Single-crystalline layered oxide cathodes have seen great research interest in recent years. Adoption of single-crystal morphology improves mechanical robustness and eliminates intergranular boundaries, improving the chemical stability of the cathode. However, single-crystal cathodes also suffer from worsened lithium-diffusion kinetics stemming from the significantly increased diffusion path lengths. Sluggish lithiation kinetics induce concentration gradients within the cathode particle during cell operation, resulting in the accumulation of lattice strain, which deteriorates cell performance. Foreign dopants have been shown to greatly improve ion diffusion in many high-Ni layered oxide cathode systems. In particular, we identify Ti and Te as promising dopants to ameliorate the slow diffusion kinetics. We find that doping 1 mol.% Te into single crystal LiNiO2 greatly improves Li + diffusivity, as determined through galvanostatic intermittent titration technique.

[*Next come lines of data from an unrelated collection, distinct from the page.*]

===== src/rtl/seg7_pattern_decoder.sv =====
// Decodes a debounced active-low 7-segment bus back to hex digits with handshake and history.
// Define SEG7_ALT_GLYPH_EN to also accept the alternate 9 (6F) and 7 (27) glyphs.
module seg7_pattern_decoder #(
    parameter int STABLE_CYCLES = 16,
    parameter int DEPTH         = 8
) (
    input  logic               CLOCK_50,
    input  logic               RESET_N,
    input  logic [6:0]         seg_n,
    input  logic               sample_en,
    input  logic               ready,
    output logic               valid,
    output logic [3:0]         digit,
    output logic               invalid,
    output logic [4*DEPTH-1:0] history,
    output logic [3:0]         count
);

    localparam int CW = $clog2(STABLE_CYCLES + 1);

    typedef enum logic [1:0] {
        IDLE,
        SETTLE,
        PRESENT,
        HOLD
    } state_t;

    state_t             r_state;
    state_t             w_state_nxt;
    logic [6:0]         r_sync1;
    logic [6:0]         r_sync2;
    logic [6:0]         r_prev;
    logic [6:0]         r_rep;
    logic [6:0]         w_p;
    logic [CW-1:0]      r_stab;
    logic [CW-1:0]      w_stab_nxt;
    logic               w_stable;
    logic               w_load;
    logic               w_xfer;
    logic [3:0]         w_dec_digit;
    logic               w_dec_inv;
    logic               r_valid;
    logic [3:0]         r_digit;
    logic               r_invalid;
    logic [4*DEPTH-1:0] r_hist;
    logic [4*DEPTH-1:0] w_hist_nxt;
    logic [3:0]         r_count;

    assign w_p    = ~r_sync2;
    assign w_xfer = r_valid && ready;

    // Counter value including the current sample; capped so it never wraps.
    always_comb begin
        w_stab_nxt = r_stab;
        if (w_p != r_prev) begin
            w_stab_nxt = CW'(1);
        end else if (r_stab != CW'(STABLE_CYCLES)) begin
            w_stab_nxt = r_stab + CW'(1);
        end
    end

    assign w_stable = (w_stab_nxt == CW'(STABLE_CYCLES));

    always_comb begin
        w_dec_digit = 4'h0;
        w_dec_inv   = 1'b0;
        unique case (w_p)
            7'h3F: w_dec_digit = 4'h0;
            7'h06: w_dec_digit = 4'h1;
            7'h5B: w_dec_digit = 4'h2;
            7'h4F: w_dec_digit = 4'h3;
            7'h66: w_dec_digit = 4'h4;
            7'h6D: w_dec_digit = 4'h5;
            7'h7D: w_dec_digit = 4'h6;
            7'h07: w_dec_digit = 4'h7;
            7'h7F: w_dec_digit = 4'h8;
            7'h67: w_dec_digit = 4'h9;
            7'h77: w_dec_digit = 4'hA;
            7'h7C: w_dec_digit = 4'hB;
            7'h39: w_dec_digit = 4'hC;
            7'h5E: w_dec_digit = 4'hD;
            7'h79: w_dec_digit = 4'hE;
            7'h71: w_dec_digit = 4'hF;
`ifdef SEG7_ALT_GLYPH_EN
            7'h6F: w_dec_digit = 4'h9;
            7'h27: w_dec_digit = 4'h7;
`endif
            default: w_dec_inv = 1'b1;
        endcase
    end

    always_comb begin
        w_state_nxt = r_state;
        w_load      = 1'b0;
        if (!sample_en) begin
            w_state_nxt = IDLE;
        end else begin
            unique case (r_state)
                IDLE: begin
                    if (w_p != 7'h00) w_state_nxt = SETTLE;
                end
                SETTLE: begin
                    if (w_p == 7'h00) begin
                        w_state_nxt = IDLE;
                    end else if (w_stable) begin
                        w_state_nxt = PRESENT;
                        w_load      = 1'b1;
                    end
                end
                PRESENT: begin
                    if (w_xfer) w_state_nxt = HOLD;
                end
                HOLD: begin
                    if (w_p != r_rep) begin
                        w_state_nxt = (w_p == 7'h00) ? IDLE : SETTLE;
                    end
                end
            endcase
        end
    end

    generate
        if (DEPTH > 1) begin : g_shift
            assign w_hist_nxt = {r_hist[4*DEPTH-5:0], r_digit};
        end else begin : g_single
            assign w_hist_nxt = r_digit;
        end
    endgenerate

    always_ff @(posedge CLOCK_50 or negedge RESET_N) begin
        if (!RESET_N) begin
            r_sync1   <= 7'h7F;
            r_sync2   <= 7'h7F;
            r_prev    <= 7'h00;
            r_stab    <= '0;
            r_state   <= IDLE;
            r_rep     <= 7'h00;
            r_valid   <= 1'b0;
            r_digit   <= 4'h0;
            r_invalid <= 1'b0;
            r_hist    <= '0;
            r_count   <= 4'h0;
        end else begin
            r_sync1 <= seg_n;
            r_sync2 <= r_sync1;
            r_prev  <= w_p;
            r_stab  <= w_stab_nxt;
            r_state <= w_state_nxt;
            if (!sample_en) begin
                r_valid <= 1'b0;
            end else if (w_load) begin
                r_valid   <= 1'b1;
                r_digit   <= w_dec_digit;
                r_invalid <= w_dec_inv;
                r_rep     <= w_p;
            end else if (w_xfer) begin
                r_valid <= 1'b0;
            end
            // Completed handshakes still land in history even if capture is being disabled.
            if (w_xfer && !r_invalid) begin
                r_hist <= w_hist_nxt;
                if (r_count != 4'hF) r_count <= r_count + 4'h1;
            end
        end
    end

    assign valid   = r_valid;
    assign digit   = r_digit;
    assign invalid = r_invalid;
    assign history = r_hist;
    assign count   = r_count;

endmodule
==> src/rtl/uart_tx_dev_pkg.sv <==
// Shared constants for the memory-mapped UART transmitter: base address, register
// offsets, serialiser state encoding and the bit-period helper.
package uart_tx_dev_pkg;

  localparam logic [31:0] UART_BASE = 32'h0000_7f20;

  localparam logic [1:0] UART_CTRL = 2'd0;
  localparam logic [1:0] UART_DATA = 2'd1;
  localparam logic [1:0] UART_STAT = 2'd2;
  localparam logic [1:0] UART_DIV  = 2'd3;

  typedef enum logic [1:0] {
    ST_IDLE  = 2'd0,
    ST_START = 2'd1,
    ST_DATA  = 2'd2,
    ST_STOP  = 2'd3
  } tx_state_e;

  // Bit-timer reload value (P-1); a divisor of 0 behaves like 1.
  function automatic logic [15:0] period_m1(input logic [15:0] div);
    return (div == 16'd0) ? 16'd0 : div - 16'd1;
  endfunction

endpackage

==> src/rtl/uart_tx_dev_fifo.sv <==
// Synchronous transmit FIFO with simultaneous push/pop; occupancy is kept in a
// separate counter so full/empty never depend on pointer comparison.
module uart_fifo #(
  parameter int DEPTH = 4,
  parameter int WIDTH = 8
) (
  input  logic             clk,
  input  logic             rst_n,
  input  logic             push,
  input  logic             pop,
  input  logic [WIDTH-1:0] wdata,
  output logic [WIDTH-1:0] rdata,
  output logic             full,
  output logic             empty,
  output logic [3:0]       count
);

  localparam int AW = (DEPTH > 1) ? $clog2(DEPTH) : 1;
  localparam logic [3:0] DEPTH_C = 4'(DEPTH);

  logic [WIDTH-1:0] r_mem [DEPTH];
  logic [AW-1:0]    r_wr_ptr;
  logic [AW-1:0]    r_rd_ptr;
  logic [3:0]       r_count;
  logic             w_do_pop;
  logic             w_do_push;

  assign full      = (r_count == DEPTH_C);
  assign empty     = (r_count == 4'd0);
  assign count     = r_count;
  assign rdata     = r_mem[r_rd_ptr];
  assign w_do_pop  = pop & ~empty;
  // A pop in the same cycle frees the slot, so a push into a full FIFO still lands.
  assign w_do_push = push & (~full | w_do_pop);

  // NOTE: sequential state uses non-blocking assignments so every register samples pre-edge values.
  always_ff @(posedge clk or negedge rst_n) begin
    if (!rst_n) begin
      r_wr_ptr <= '0;
      r_rd_ptr <= '0;
      r_count  <= 4'd0;
    end else begin
      if (w_do_push) r_wr_ptr <= r_wr_ptr + 1'b1;
      if (w_do_pop)  r_rd_ptr <= r_rd_ptr + 1'b1;
      case ({w_do_push, w_do_pop})
        2'b10:   r_count <= r_count + 4'd1;
        2'b01:   r_count <= r_count - 4'd1;
        default: r_count <= r_count;
      endcase
    end
  end

  // NOTE: storage is not reset; stale entries are unreachable because the count gates every read.
  always_ff @(posedge clk) begin
    if (w_do_push) r_mem[r_wr_ptr] <= wdata;
  end

endmodule
### config.mk
export PLATFORM = sky130hd
export DESIGN_NAME = dmem_arbiter
export DESIGN_NICKNAME = d
export VERILOG_FILES = /design/src/rtl/dmem_arbiter_pkg.sv /design/src/rtl/rr_arbiter.sv /design/src/rtl/dmem_arbiter.sv
export SDC_FILE = /design/constraint.sdc
export NUM_CORES = 1
export LEC_CHECK = 0
export CAP_MARGIN = 20
export CORE_AREA = 2 2 162 164
export DETAILED_ROUTE_END_ITERATION = 12
export DIE_AREA = 0 0 164 166
export GPL_ROUTABILITY_DRIVEN = 0
export PLACE_DENSITY = 0.73
export SLEW_MARGIN = 0
export SYNTH_ARGS = -nofsm -noshare
export SYNTH_HDL_FRONTEND = slang
export SYNTH_SLANG_ARGS = --single-unit
### constraint.sdc
create_clock -name clk -period 8.2 [get_ports clk]
set_input_delay 0.82 -clock clk [delete_from_list [all_inputs] [get_ports clk]]
set_output_delay 0.82 -clock clk [all_outputs]
set_load 0.01 [all_outputs]
### src/rtl/dmem_arbiter_pkg.sv
// Shared sizing defaults and helpers for the core-to-data-memory arbiter.
package dmem_arbiter_pkg;

    localparam int unsigned DATA_WIDTH_DEF = 32;
    localparam int unsigned ADDR_WIDTH_DEF = 10;
    localparam int unsigned CORES_MAX      = 8;

    // Index width for n requesters; a single core still needs one bit.
    function automatic int unsigned idx_width(input int unsigned n);
        return (n > 1) ? $clog2(n) : 1;
    endfunction

endpackage

### src/rtl/rr_arbiter.sv
// Round-robin arbiter: picks the first eligible requester at or after the pointer.
module rr_arbiter
    import dmem_arbiter_pkg::*;
#(
    parameter int unsigned N  = 4,
    parameter int unsigned IW = idx_width(N)
) (
    input  logic          clk,
    input  logic          reset,
    input  logic [N-1:0]  eligible,
    input  logic          advance,
    output logic [IW-1:0] grant_idx,
    output logic          any
);

    logic [IW-1:0] ptr;
    int unsigned   scan_idx;

    // Rotating priority scan starting from ptr.
    always_comb begin
        grant_idx = ptr;
        any       = 1'b0;
        scan_idx  = 0;
        for (int unsigned k = 0; k < N; k++) begin
            scan_idx = (32'(ptr) + k) % N;
            if (!any && eligible[IW'(scan_idx)]) begin
                grant_idx = IW'(scan_idx);
                any       = 1'b1;
            end
        end
    end

    always_ff @(posedge clk or posedge reset) begin
        if (reset) begin
            ptr <= '0;
        end else if (advance && any) begin
            ptr <= IW'((32'(grant_idx) + 32'd1) % N);
        end
    end

endmodule

### src/rtl/dmem_arbiter.sv
// Serialises per-core load/store requests onto a single-port data memory:
// one cycle to arbitrate, one cycle to access, ack and read data the cycle after.
module dmem_arbiter
    import dmem_arbiter_pkg::*;
#(
    parameter int unsigned CORES      = 4,
    parameter int unsigned ADDR_WIDTH = ADDR_WIDTH_DEF,
    parameter int unsigned DATA_WIDTH = DATA_WIDTH_DEF
) (
    input  logic                        clk,
    input  logic                        reset,
    input  logic [CORES-1:0]            req,
    input  logic [CORES-1:0]            we,
    input  logic [CORES*ADDR_WIDTH-1:0] addr,
    input  logic [CORES*DATA_WIDTH-1:0] wdata,
    output logic [CORES*DATA_WIDTH-1:0] rdata,
    output logic [CORES-1:0]            ack,
    output logic [CORES-1:0]            stall,
    output logic [ADDR_WIDTH-1:0]       mem_addr,
    output logic                        mem_we,
    output logic [DATA_WIDTH-1:0]       mem_wdata,
    input  logic [DATA_WIDTH-1:0]       mem_rdata,
    output logic [31:0]                 conflicts
);

    localparam int unsigned IW = idx_width(CORES);

    logic                  cmd_valid;
    logic                  cmd_we;
    logic [IW-1:0]         cmd_idx;
    logic [ADDR_WIDTH-1:0] cmd_addr;
    logic [DATA_WIDTH-1:0] cmd_wdata;

    logic [CORES-1:0]      inflight;
    logic [CORES-1:0]      eligible;
    logic [IW-1:0]         grant_idx;
    logic                  grant_any;
    logic                  sel_we;
    logic [ADDR_WIDTH-1:0] sel_addr;
    logic [DATA_WIDTH-1:0] sel_wdata;

    // Winner's request fields and the mask of the core currently in the access stage.
    always_comb begin
        inflight  = '0;
        sel_we    = 1'b0;
        sel_addr  = '0;
        sel_wdata = '0;
        for (int i = 0; i < CORES; i++) begin
            if (cmd_valid && (cmd_idx == IW'(i))) begin
                inflight[i] = 1'b1;
            end
            if (grant_idx == IW'(i)) begin
                sel_we    = we[i];
                sel_addr  = addr[i*ADDR_WIDTH +: ADDR_WIDTH];
                sel_wdata = wdata[i*DATA_WIDTH +: DATA_WIDTH];
            end
        end
    end

    // A core in flight or in its ack cycle is still holding its old request.
    assign eligible = req & ~inflight & ~ack;

    rr_arbiter #(
        .N  (CORES),
        .IW (IW)
    ) u_rr (
        .clk       (clk),
        .reset     (reset),
        .eligible  (eligible),
        .advance   (1'b1),
        .grant_idx (grant_idx),
        .any       (grant_any)
    );

    // Arbitration stage: capture the winner's command.
    always_ff @(posedge clk or posedge reset) begin
        if (reset) begin
            cmd_valid <= 1'b0;
            cmd_we    <= 1'b0;
            cmd_idx   <= '0;
            cmd_addr  <= '0;
            cmd_wdata <= '0;
        end else begin
            cmd_valid <= grant_any;
            if (grant_any) begin
                cmd_we    <= sel_we;
                cmd_idx   <= grant_idx;
                cmd_addr  <= sel_addr;
                cmd_wdata <= sel_wdata;
            end
        end
    end

    // Access stage completion: ack pulse, read data capture, contention count.
    always_ff @(posedge clk or posedge reset) begin
        if (reset) begin
            ack       <= '0;
            rdata     <= '0;
            conflicts <= '0;
        end else begin
            for (int i = 0; i < CORES; i++) begin
                ack[i] <= cmd_valid && (cmd_idx == IW'(i));
                if (cmd_valid && !cmd_we && (cmd_idx == IW'(i))) begin
                    rdata[i*DATA_WIDTH +: DATA_WIDTH] <= mem_rdata;
                end
            end
            if (($countones(eligible) >= 2) && (conflicts != 32'hFFFF_FFFF)) begin
                conflicts <= conflicts + 32'd1;
            end
        end
    end

    // Address and data hold their last values when idle; the strobe drops with reset.
    assign mem_we    = cmd_valid & cmd_we;
    assign mem_addr  = cmd_addr;
    assign mem_wdata = cmd_wdata;
    assign stall     = req & ~ack;

endmodule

Further incorporating 2 mol.% Al and pairing with lithium-metal anode in a localized high concentration electrolyte (LHCE) delivers 206 mA h g−1 at C/3 rate and retains 94% capacity after 100 cycles in Li metal half cells. By addressing kinetically mediated degradation with Te doping, and surface-based degradation with Al and LHCE, the cathode experiences very little polarization and overpotential growth, enabling stable cycling with high accessible capacity.